Accessible PDFs made easier

Written By: Peter Abrahams
Content Copyright © 2008 Bloor. All Rights Reserved.

There are hundreds of millions of PDF documents on the web. It is such a popular format because it can be viewed on most devices that attach to the web and because it looks the same on any of these devices. The producer of the document can be sure that what the reader sees is the same as that which was created. The documents contain a great deal of useful, interesting and important information, much of which is not available on-line in any other format. This information will be of interest to people with disabilities.

Adobe recognised in 2001 that the information in PDF files needed to be accessible by people with disabilities and extended the format with a set of tags that provided information that would make the files accessible to Assistive Technologies, such as screen-readers. However, as we approach 2009 most of the PDF files on the web are still not accessible. The reasons for this include:

  • The producers are not aware that it is possible to create accessible PDF.
  • The producers are not aware of the benefits of creating accessible PDF.
  • Older PDF documents were created before 2001.
  • Some authoring tools cannot produce accessible PDF directly.
  • Other authoring tools can produce accessible PDF but it is not the default and the process is not simple.
  • Tools for testing documents for accessibility and providing remediation have been very low-level technical tools. They could only be used by specialists with significant time available. They have not been usable by the majority of authors.

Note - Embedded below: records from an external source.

From an optimization exercise on the open Yosys and OpenROAD flow, aimed at small area and a short achievable clock period; shortcuts taken in it are not production practice.
At most, simulation tests tie the RTL to the original design; equivalence was not proved.
Power is estimated from default activity; no workload was simulated.

== old ==
## mac_array_2x2
module mac_array_2x2
#(
  parameter int DATA_W = mac_pkg::DATA_W,
  parameter int ACC_W  = mac_pkg::ACC_W
) (
  input  logic                  clk,
  input  logic                  rst_n,
  input  logic                  en,
  input  logic                  clear,
  input  logic [4*DATA_W-1:0]   a,
  input  logic [4*DATA_W-1:0]   b,
  output logic [4*ACC_W-1:0]    acc
);
  for (genvar gi = 0; gi < 2; gi++) begin : g_row
    for (genvar gj = 0; gj < 2; gj++) begin : g_col
      mac_pe #(
        .DATA_W (DATA_W),
        .ACC_W  (ACC_W)
      ) u_pe (
        .clk   (clk),
        .rst_n (rst_n),
        .en    (en),
        .clear (clear),
        .a     (a[(2*gi+gj)*DATA_W +: DATA_W]),
        .b     (b[(2*gi+gj)*DATA_W +: DATA_W]),
        .acc   (acc[(2*gi+gj)*ACC_W +: ACC_W])
      );
    end
  end
endmodule
For scale: ~200 flip-flops, roughly 200 I/O pins.
Settings: LEC_CHECK=0, CAP_MARGIN=20, CORE_MARGIN=2, CORE_UTILIZATION=40, SETUP_SLACK_MARGIN=2.0, SLEW_MARGIN=20; clock period 6.5 ns.
standard.sh (not shown) runs the stock make flow with config.mk's settings and CLKGATE_MAP_FILE= SYNTH_SCRIPT=/design/flow/synth_recipe.tcl, a recipe that flattens the netlist after the stock synthesis.
==> flow/flow/run.sh <==
#!/bin/bash
# Layout: the standard flow (standard.sh), with the port buffers that
# global placement inserts made plain buf_2 cells instead of the delay buffers
# the resizer picks by default.  make's full output goes to standard.log; each
# ORFS step also keeps its own log under orfs/logs/.
set -euo pipefail
export BUFFER_PORTS_ARGS="-buffer_cell sky130_fd_sc_hd__buf_2"
bash standard.sh > standard.log 2>&1
Having completed the whole flow, old delivered a layout that passed the timing, DRC and antenna checks.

In 2008 a variety of authoring tools improved their ability to produce PDFs tagged for accessibility. However few of them get it absolutely right and there is therefore a need to test and then touch-up the document. Other tools do not produce tagged files and of course there are a vast number of existing files that are not tagged.

There is therefore a need for a tool to test PDF files to see if they are accessible and a related remediation tool to fix any issues. Adobe provides these functions as part of Acrobat. However there are two limitations to this support:

  • There is a disclaimer on the testing tool that says: ‘The Accessibility Checker can help you identify areas of your documents that may be in conflict with Adobe’s interpretations of the referenced guidelines. However, the Accessibility Checker does not check all accessibility guidelines and criteria, including those in such referenced guidelines, and Adobe does not warrant that your documents will comply with any specific guidelines or regulations.’
  • The remediation tools are editors that enable changes to be made to the internal structures of the documents including tags and content. These editors enable any required changes to be made; but they require a high level of skill, understanding, patience and time to create a fully accessible document. I believe that most document producers will struggle to make anything but minor changes using these tools.

NetCentric is a Canadian firm specialising in document compliance and has gained considerable experience providing consultancy and services to convert PDF documents into accessible PDF documents. Based on this experience they have developed CommonLook for Adobe Acrobat, a plug-in to Adobe Acrobat, which provides a more comprehensive testing tool and a higher-level interface for remediation.

The tools work on tagged documents so if the document is not tagged then Acrobat is used to add an initial set of tags.

The Logical Structure Editor is the main remediation tool. It is divided into two panes, one showing the source document and the other showing a simplified internal format. By outlining an area of the source the equivalent area of the internal format is highlighted. The highlighted area can then be tagged or dragged to its correct logical position.

On complex page layouts, for example one with multiple columns where headings and images cross multiple columns, Acrobat is not always capable of ascertaining the correct reading order. The logical structure editor allows the page to marked up with the correct order. It will bring together sections of text that Acrobat assumed were in separate columns, or divide a section of text into more than one column where Acrobat assumed that the text read straight across the page. Trying to fix this type of reading order error without CommonLook is very difficult and prone to error.

The Logical Structure Editor also has functions to create and modify tables. Once a table is created, areas of text can be highlighted and dragged into the correct cell. Again this is a task that can only been done by a highly trained expert using Acrobat by itself.

The editor includes a tool to automatically correct common errors such as the last word on one line being concatenated with the first word of the next line. These errors are often difficult to spot by hand and are very tedious to correct.

The Testing Tool is based around the Section 508 checklist. It provides automated checks where that is possible and identifies areas of the document that require some human checking. For example for each image it will show the image and the alternate text for the figure and ask the tester to confirm that the text is correct (pass), or not (fail). The tester can update the text at this point so that it will pass or add a comment as to why it failed. Tests include one to check if the document is readable by a person with colour-blindness.

When the test is complete CommonLook creates a report showing all the tests carried out on the document and the status. The report can be used as proof that testing is complete or handed back to the author to deal with the areas of failure.

To be able to use CommonLook effectively requires some training. After about an hour I began to feel fairly confident and some further clarification of detailed issues will make me fully proficient. Testing and remediation using CommonLook can still be time consuming, as each section of the document needs to be checked; however it is much faster, less prone to errors, and requires less skill than using Acrobat by itself.

I would recommend any organisation that creates significant numbers of PDF documents to incorporate CommonLook for Adobe Acrobat into the publication process.